BEGIN Task inputs

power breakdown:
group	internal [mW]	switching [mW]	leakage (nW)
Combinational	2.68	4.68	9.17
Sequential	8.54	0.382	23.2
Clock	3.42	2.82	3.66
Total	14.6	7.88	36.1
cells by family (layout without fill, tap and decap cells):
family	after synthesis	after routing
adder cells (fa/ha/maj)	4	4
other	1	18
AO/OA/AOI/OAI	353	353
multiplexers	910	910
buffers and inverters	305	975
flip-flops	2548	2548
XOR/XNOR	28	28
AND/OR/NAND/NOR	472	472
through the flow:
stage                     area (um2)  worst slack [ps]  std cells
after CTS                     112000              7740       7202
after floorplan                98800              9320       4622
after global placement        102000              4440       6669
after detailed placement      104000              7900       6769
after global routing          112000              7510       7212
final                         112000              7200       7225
<file path="src/rtl/exp_pkg.sv">
// Shared definitions for the exponential unit (datapath and controller).
// Q2.14 constants, reciprocal coefficients and controller state codes.
package exp_pkg;

  localparam int DATA_W  = 16;
  localparam int FRAC_W  = 14;
  localparam int N_TERMS = 5;

  localparam logic [15:0] ONE = 16'h4000;

  typedef enum logic [2:0] {
    ST_IDLE,
    ST_INIT,
    ST_MUL,
    ST_ADD,
    ST_LD,
    ST_DONE
  } exp_state_e;

  // 1/(k+1) in Q2.14, rounded to nearest
  function automatic logic [15:0] coef_q14(
    input logic [2:0] k
  );
    logic [15:0] c;
    case (k)
      3'd0:    c = 16'd16384;
      3'd1:    c = 16'd8192;
      3'd2:    c = 16'd5461;
      3'd3:    c = 16'd4096;
      3'd4:    c = 16'd3277;
      3'd5:    c = 16'd2731;
      3'd6:    c = 16'd2341;
      default: c = 16'd2048;
    endcase
    return c;
  endfunction

endpackage

</file>
<file path="src/rtl/exp_datapath_if.sv">
// Strobe/operand bundle between the exponential controller and datapath.
// The controller is the master; the datapath is the slave.
interface exp_datapath_if
  import exp_pkg::*;
#(
  parameter int DW = DATA_W
);

  logic          ldX;
  logic          ldTmp;
  logic          selTmp;
  logic [DW-1:0] x_in;
  logic          done;
  logic [DW-1:0] result;

  modport master (
    output ldX, ldTmp, selTmp, x_in,
    input  done, result
  );

  modport slave (
    input  ldX, ldTmp, selTmp, x_in,
    output done, result
  );

endinterface

</file>
<file path="src/rtl/exp_coef_rom.sv">
// Reciprocal coefficient lookup; index clamped to the last series term.
module exp_coef_rom
  import exp_pkg::*;
#(
  parameter int DW = DATA_W,
  parameter int NT = N_TERMS
) (
  input  logic [2:0]    idx,
  output logic [DW-1:0] coef
);

  localparam logic [2:0] IDX_MAX = 3'(NT - 2);

  logic [2:0] idx_c;

  always_comb begin
    idx_c = (idx > IDX_MAX) ? IDX_MAX : idx;
    coef  = DW'(coef_q14(idx_c));
  end

endmodule

</file>
<file path="src/rtl/exp_datapath.sv">
// e^x Taylor-series datapath: term/acc registers plus a free-running
// two-stage product pipeline feeding the next term.
module exp_datapath
  import exp_pkg::*;
#(
  parameter int DW = DATA_W,
  parameter int FW = FRAC_W,
  parameter int NT = N_TERMS
) (
  input  logic           clk,
  input  logic           rst,
  exp_datapath_if.slave  bus
);

  localparam logic [DW-1:0] ONE_L   = DW'(1) << FW;
  localparam logic [2:0]    CNT_MAX = 3'(NT - 1);
  localparam logic [2:0]    CNT_FIN = 3'(NT - 2);

  logic [DW-1:0] x_q, x_d;
  logic [DW-1:0] tmp_q, tmp_d;
  logic [DW-1:0] acc_q, acc_d;
  logic [DW-1:0] p1_q, p1_d;
  logic [DW-1:0] p2_q, p2_d;
  logic [2:0]    cnt_q, cnt_d;

  logic [DW-1:0]   coef;
  logic [2*DW-1:0] m1, m2;
  logic [DW:0]     sum;
  logic [DW-1:0]   sum_sat;

  exp_coef_rom #(
    .DW (DW),
    .NT (NT)
  ) u_rom (
    .idx  (cnt_q),
    .coef (coef)
  );

  always_comb begin
    m1      = (2*DW)'(tmp_q) * (2*DW)'(x_q);
    m2      = (2*DW)'(p1_q) * (2*DW)'(coef);
    p1_d    = DW'(m1 >> FW);
    p2_d    = DW'(m2 >> FW);
    sum     = {1'b0, acc_q} + {1'b0, p2_q};
    sum_sat = sum[DW] ? '1 : sum[DW-1:0];

    x_d   = bus.ldX ? bus.x_in : x_q;
    tmp_d = tmp_q;
    acc_d = acc_q;
    cnt_d = cnt_q;
    if (bus.ldTmp) begin
      if (bus.selTmp) begin
        tmp_d = ONE_L;
        acc_d = ONE_L;
        cnt_d = '0;
      end else begin
        tmp_d = p2_q;
        acc_d = sum_sat;
        // count sticks once the last term is in
        cnt_d = (cnt_q == CNT_MAX) ? cnt_q : cnt_q + 3'd1;
      end
    end
  end

  always_ff @(posedge clk or posedge rst) begin
    if (rst) begin
      x_q   <= '0;
      tmp_q <= '0;
      acc_q <= '0;
      cnt_q <= '0;
      p1_q  <= '0;
      p2_q  <= '0;
    end else begin
      x_q   <= x_d;
      tmp_q <= tmp_d;
      acc_q <= acc_d;
      cnt_q <= cnt_d;
      p1_q  <= p1_d;
      p2_q  <= p2_d;
    end
  end

  assign bus.done   = (cnt_q == CNT_FIN);
  assign bus.result = acc_q;

endmodule

</file>
<file path="src/flat_wrapper.sv">
// flat-port wrapper written by rule: the top's interface ports become plain ports
module exp_datapath_flat import exp_pkg::*;
#(
  parameter int DW = DATA_W,
  parameter int FW = FRAC_W,
  parameter int NT = N_TERMS
)
  (clk, rst, bus_ldX, bus_ldTmp, bus_selTmp, bus_x_in, bus_done, bus_result);
  exp_datapath_if #(.DW(DW)) bus_i ();
  input  logic clk;
  input  logic rst;
  input wire logic [$bits(bus_i.ldX)-1:0] bus_ldX;
  input wire logic [$bits(bus_i.ldTmp)-1:0] bus_ldTmp;
  input wire logic [$bits(bus_i.selTmp)-1:0] bus_selTmp;
  input wire logic [$bits(bus_i.x_in)-1:0] bus_x_in;
  output wire logic [$bits(bus_i.done)-1:0] bus_done;
  output wire logic [$bits(bus_i.result)-1:0] bus_result;
  assign bus_i.ldX = bus_ldX;
  assign bus_i.ldTmp = bus_ldTmp;
  assign bus_i.selTmp = bus_selTmp;
  assign bus_i.x_in = bus_x_in;
  assign bus_done = bus_i.done;
  assign bus_result = bus_i.result;
  exp_datapath #(.DW(DW), .FW(FW), .NT(NT)) u_core (.clk(clk), .rst(rst), .bus(bus_i));
endmodule
</file>
<file path="config.mk">
export PLATFORM = sky130hd
export DESIGN_NAME = mem_stage_lsu
export DESIGN_NICKNAME = d
export VERILOG_FILES = /design/src/rtl/mem_pkg.sv /design/src/rtl/mem_watchdog.sv /design/src/rtl/mem_stage_lsu.sv
export SDC_FILE = /design/constraint.sdc
export NUM_CORES = 1
export LEC_CHECK = 0
export BUFFER_PORTS_ARGS = -buffer_cell sky130_fd_sc_hd__buf_4
export CORE_AREA = 4 4 214 216
export DETAILED_ROUTE_END_ITERATION = 16
export DIE_AREA = 0 0 218 220
export PLACE_DENSITY_LB_ADDON = 0.3
export SYNTH_ARGS = -nofsm -noshare
export SYNTH_HDL_FRONTEND = slang
export SYNTH_SLANG_ARGS = --single-unit
</file>
<file path="constraint.sdc">
create_clock -name clk -period 12.65 [get_ports clk]
set_input_delay 1.265 -clock clk [delete_from_list [all_inputs] [get_ports clk]]
set_output_delay 1.265 -clock clk [all_outputs]
set_load 0.03 [all_outputs]
</file>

END Task inputs

## Problem to solve
The answer must be the lines from the one containing "export SYNTH_SLANG_ARGS = --single-unit" through the last line of the records, written out exactly; please include nothing more.

## Answer below
export SYNTH_SLANG_ARGS = --single-unit
</file>
<file path="constraint.sdc">
create_clock -name clk -period 12.65 [get_ports clk]
set_input_delay 1.265 -clock clk [delete_from_list [all_inputs] [get_ports clk]]
set_output_delay 1.265 -clock clk [all_outputs]
set_load 0.03 [all_outputs]
</file>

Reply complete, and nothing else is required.